My Purse:Brown Marc Jacobs.

I have:louis vuitton wallet. Cell phone. Ipods. Pen.

Makeup Bag:Mac Eyeliner. Lipgloss. Brighton Mirror. Clinique Powder.

Also:Mints,Calender Book, CAR KEYS.

=)


----------



## sweetnsexy6953 (Jun 1, 2007)

My purse that Im using now is my black Tommy Hilfiger bag inside it contains

Lotion

Cell phone

Digi camera

Pens

Gum

Candy

Coach wallet

Carmex

Planner

Work badge

Motrin IB

Migraine meds

Nail clippers/file

Keys

Brush


----------



## XkrissyX (Jun 1, 2007)

Ever since the Big purse trends came out ive been a big fan of it.IM OBsEESS WITH PURSES.So youll see me with big purses all the time. I have alot in there..to the point that everyone around me brothers/friends/bf makes fun of me cuz i could practically live outside with me and my big purse.hahah

right now i have the followin items:

wallet

digital camera

brush

makeup bag

water bottle

sunglasses/case

keys

candy/snack

tissue (pocketsize)

allergy pills/inhaler

some jewelry.haha

pens

Dooney and Bourke wiristlets to put my jewelries. some $$

pads/tampons

sometimes when im wearing heels i bring my ballerina flats for comfort.haha


----------



## sara cassandra (Jun 7, 2007)

I would not going out without Cash in my wallet!

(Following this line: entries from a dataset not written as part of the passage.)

[src/rtl/rd_arb_non2n_if.sv]
// Read-side bus between the FIFO/consumers and rd_arb_non2n.
// Protocol: r_en is a read strobe, with no back-pressure. rdata is valid the cycle after r_en.
// A one-hot dout_valid marks the consumer that owns dout in that cycle.
interface rd_arb_non2n_if #(
  parameter int NUM_REQ    = 4,
  parameter int DATA_WIDTH = 8
);
  logic [NUM_REQ-1:0]    req;
  logic                  empty;
  logic [DATA_WIDTH-1:0] rdata;
  logic                  r_en;
  logic [NUM_REQ-1:0]    gnt;
  logic [DATA_WIDTH-1:0] dout;
  logic [NUM_REQ-1:0]    dout_valid;
  logic                  burst_done;

  modport master (
    input  req, empty, rdata,
    output r_en, gnt, dout, dout_valid, burst_done
  );

  modport slave (
    output req, empty, rdata,
    input  r_en, gnt, dout, dout_valid, burst_done
  );
endinterface

[src/rtl/rd_arb_non2n.sv]
// Round-robin read-port arbiter with a 2-cycle return path.
// Macro RD_ARB_BURST_EN enables bursts of up to MAX_BURST reads; without it, every grant performs one read.
module rd_arb_non2n #(
   parameter int NUM_REQ    = 4,
   parameter int DATA_WIDTH = 8,
   parameter int MAX_BURST  = 4
) (
   input  logic           rclk,
   input  logic           rrst_n,
   rd_arb_non2n_if.master bus,
   output logic [0:0]     dbg_state_o
);
   localparam int IW = (NUM_REQ > 1) ? $clog2(NUM_REQ) : 1;
   localparam logic [0:0] ST_IDLE  = 1'b0;
   localparam logic [0:0] ST_BURST = 1'b1;
`ifdef RD_ARB_BURST_EN
   localparam int MB = MAX_BURST;
   localparam int CW = $clog2(MB + 1);
`else
   localparam int MB = 1 + 0 * MAX_BURST;
`endif

   logic [0:0]            state_q, state_d;
   logic [IW-1:0]         owner_q, owner_d;
   logic [IW-1:0]         ptr_q, ptr_d;
   logic [NUM_REQ-1:0]    gnt_q, gnt_d;
   logic                  done_q, done_d;
   logic                  ren_d1_q;
   logic [IW-1:0]         own_d1_q;
   logic [DATA_WIDTH-1:0] dout_q;
   logic [NUM_REQ-1:0]    dv_q;
`ifdef RD_ARB_BURST_EN
   logic [CW-1:0]         cnt_q, cnt_d;
`endif

   logic          found;
   logic [IW-1:0] sel_idx;
   logic [IW-1:0] kk;
   int            k;
   logic          req_own, room, last_rd, r_en, release_now;
   logic [IW-1:0] nxt_ptr;

   // Cyclic search starting at the priority pointer.
   always_comb begin
      found   = 1'b0;
      sel_idx = '0;
      k       = 0;
      kk      = '0;
      for (int i = 0; i < NUM_REQ; i++) begin
         k  = (int'(ptr_q) + i) % NUM_REQ;
         kk = IW'(k);
         if (!found && bus.req[kk]) begin
            found   = 1'b1;
            sel_idx = kk;
         end
      end
   end

`ifdef RD_ARB_BURST_EN
   assign room    = (int'(cnt_q) < MB);
   assign last_rd = (int'(cnt_q) == MB - 1);
`else
   assign room    = 1'b1;
   assign last_rd = (MB == 1);
`endif

   assign req_own     = bus.req[owner_q];
   assign r_en        = (state_q == ST_BURST) & req_own & ~bus.empty & room;
   assign release_now = (r_en & last_rd) | ~req_own;
   assign nxt_ptr     = (owner_q == IW'(NUM_REQ - 1)) ? '0 : owner_q + 1'b1;

   always_comb begin
      state_d = state_q;
      owner_d = owner_q;
      ptr_d   = ptr_q;
      gnt_d   = gnt_q;
      done_d  = 1'b0;
`ifdef RD_ARB_BURST_EN
      cnt_d   = cnt_q;
`endif
      case (state_q)
         ST_IDLE: begin
            if (found) begin
               state_d = ST_BURST;
               owner_d = sel_idx;
               gnt_d   = NUM_REQ'(1) << sel_idx;
`ifdef RD_ARB_BURST_EN
               cnt_d   = '0;
`endif
            end
         end
         default: begin
`ifdef RD_ARB_BURST_EN
            if (r_en) cnt_d = cnt_q + 1'b1;
`endif
            if (release_now) begin
               state_d = ST_IDLE;
               gnt_d   = '0;
               ptr_d   = nxt_ptr;
               done_d  = 1'b1;
            end
         end
      endcase
   end

   always_ff @(posedge rclk or negedge rrst_n) begin
      if (!rrst_n) begin
         state_q  <= ST_IDLE;
         owner_q  <= '0;
         ptr_q    <= '0;
         gnt_q    <= '0;
         done_q   <= 1'b0;
         ren_d1_q <= 1'b0;
         own_d1_q <= '0;
         dout_q   <= '0;
         dv_q     <= '0;
`ifdef RD_ARB_BURST_EN
         cnt_q    <= '0;
`endif
      end else begin
         state_q  <= state_d;
         owner_q  <= owner_d;
         ptr_q    <= ptr_d;
         gnt_q    <= gnt_d;
         done_q   <= done_d;
         ren_d1_q <= r_en;
         own_d1_q <= owner_q;
`ifdef RD_ARB_BURST_EN
         cnt_q    <= cnt_d;
`endif
         // The return path runs independently of the grant, so words read late in a burst still land after release.
         if (ren_d1_q) begin
            dout_q <= bus.rdata;
            dv_q   <= NUM_REQ'(1) << own_d1_q;
         end else begin
            dv_q   <= '0;
         end
      end
   end

   assign bus.r_en       = r_en;
   assign bus.gnt        = gnt_q;
   assign bus.burst_done = done_q;
   assign bus.dout       = dout_q;
   assign bus.dout_valid = dv_q;
   assign dbg_state_o    = state_q;
endmodule
[src/flat_wrapper.sv]
// flat-port wrapper written by rule: the top's interface ports become plain ports
module rd_arb_non2n_flat 
#(
   parameter int NUM_REQ    = 4,
   parameter int DATA_WIDTH = 8,
   parameter int MAX_BURST  = 4
)
  (rclk, rrst_n, dbg_state_o, bus_req, bus_empty, bus_rdata, bus_r_en, bus_gnt, bus_dout, bus_dout_valid, bus_burst_done);
  rd_arb_non2n_if #(.NUM_REQ(NUM_REQ), .DATA_WIDTH(DATA_WIDTH)) bus_i ();
  input  logic rclk;
  input  logic rrst_n;
  output logic [0:0] dbg_state_o;
  input wire logic [$bits(bus_i.req)-1:0] bus_req;
  input wire logic [$bits(bus_i.empty)-1:0] bus_empty;
  input wire logic [$bits(bus_i.rdata)-1:0] bus_rdata;
  output wire logic [$bits(bus_i.r_en)-1:0] bus_r_en;
  output wire logic [$bits(bus_i.gnt)-1:0] bus_gnt;
  output wire logic [$bits(bus_i.dout)-1:0] bus_dout;
  output wire logic [$bits(bus_i.dout_valid)-1:0] bus_dout_valid;
  output wire logic [$bits(bus_i.burst_done)-1:0] bus_burst_done;
  assign bus_i.req = bus_req;
  assign bus_i.empty = bus_empty;
  assign bus_i.rdata = bus_rdata;
  assign bus_r_en = bus_i.r_en;
  assign bus_gnt = bus_i.gnt;
  assign bus_dout = bus_i.dout;
  assign bus_dout_valid = bus_i.dout_valid;
  assign bus_burst_done = bus_i.burst_done;
  rd_arb_non2n #(.NUM_REQ(NUM_REQ), .DATA_WIDTH(DATA_WIDTH), .MAX_BURST(MAX_BURST)) u_core (.rclk(rclk), .rrst_n(rrst_n), .bus(bus_i), .dbg_state_o(dbg_state_o));
endmodule
[config.mk]
export PLATFORM = sky130hd
export DESIGN_NAME = rd_arb_non2n_flat
export DESIGN_NICKNAME = d
export VERILOG_FILES = /design/src/rtl/rd_arb_non2n_if.sv /design/src/rtl/rd_arb_non2n.sv /design/src/flat_wrapper.sv
export SDC_FILE = /design/constraint.sdc
export NUM_CORES = 1
export LEC_CHECK = 0
export ABC_AREA = 1
export BUFFER_PORTS_ARGS = -buffer_cell sky130_fd_sc_hd__buf_2
export CORE_ASPECT_RATIO = 0.75
export CORE_UTILIZATION = 53
export CTS_BUF_LIST = sky130_fd_sc_hd__clkbuf_4
export DETAILED_ROUTE_END_ITERATION = 8
export MAX_ROUTING_LAYER = met4
export PLACE_DENSITY = 0.8
export REMOVE_ABC_BUFFERS = 1
export SYNTH_ARGS = -nofsm -noshare
export SYNTH_HDL_FRONTEND = slang
export SYNTH_SLANG_ARGS = --single-unit
[constraint.sdc]
create_clock -name rclk -period 1.7 [get_ports rclk]
set_input_delay 0.255 -clock rclk [delete_from_list [all_inputs] [get_ports rclk]]
set_output_delay 0.255 -clock rclk [all_outputs]
set_load 0.02 [all_outputs]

and a handphone in my purse!


----------



## babyangel (Jun 13, 2007)

Hi,

Definate staple black work purse cause in work right now. In it I got

cellphone

flash drive

small digital camera

list of telephone numbers

linx cards

earrings

recent bills (I shop a lot)

mints

comb

about 5 different shade of lipsticks

lip gloss

keys

money (of course)

Strepsils

Vitamins

Makeup (Revlon Colour Stay)

Lady Speed Stick

fruity scented oil (I love this)



Babyangel


----------



## EyeCandyDiva (Jun 13, 2007)

EVERYTHING...

Bronze Boho Bag

*Louis Vuitton wallet

*cellphone

*6 Cd's I forgot to put in my car

* 2 check books

*1 address book

*small lotion from Bath and Body Works

*Digital camera

*1 bottle of aspirin

*Plastic makeup bag with 4 glosses, two small perfume bottles and 1 mascara

*car keys

*work keys

*two pairs of earrings

*ink pen

WOW...I need to downsize..LOL


----------



## Shelley (Jun 13, 2007)

Right now I am using my black crochet purse. I switch purses,depending on my mood and what I am wearing.

Small green wallet with my debit card, Visa etc

I.D.

Keys (house and car)

Cell Phone

Lip Balm

MAC Blot Powder

Hand Cream

Small Hair Brush

Pen

Sunglasses

Dental Floss


----------



## littledebbie (Jun 13, 2007)

summer tote bag:

makeup bag=full of makeup

eye glass wipes

wallet/checkbook

4 credit cards

1 calling card

2 gas gift card(father day gifts)

tons of pictures lol

keys

tampoons

hear-aid batteries

receipts

pen

lighter

breath mints

comb

cash/coins


----------



## noahlowryfan (Jun 13, 2007)

Coach Signature Stripe Tote. i use this as my school bag

right now i have in it are:

cellphone (doesn't work but use it for the time)

chapstick

notebook

class handouts

compact mirror

pen

computer floppy disk

class schedule

pencil case

bottled water

bus pass

school id


----------



## Carly (Jun 26, 2007)

In my handbag (purse) I have:


Purse
Make-up bag
Papers
Earphones
Mobile
Comb
College card
Pen


----------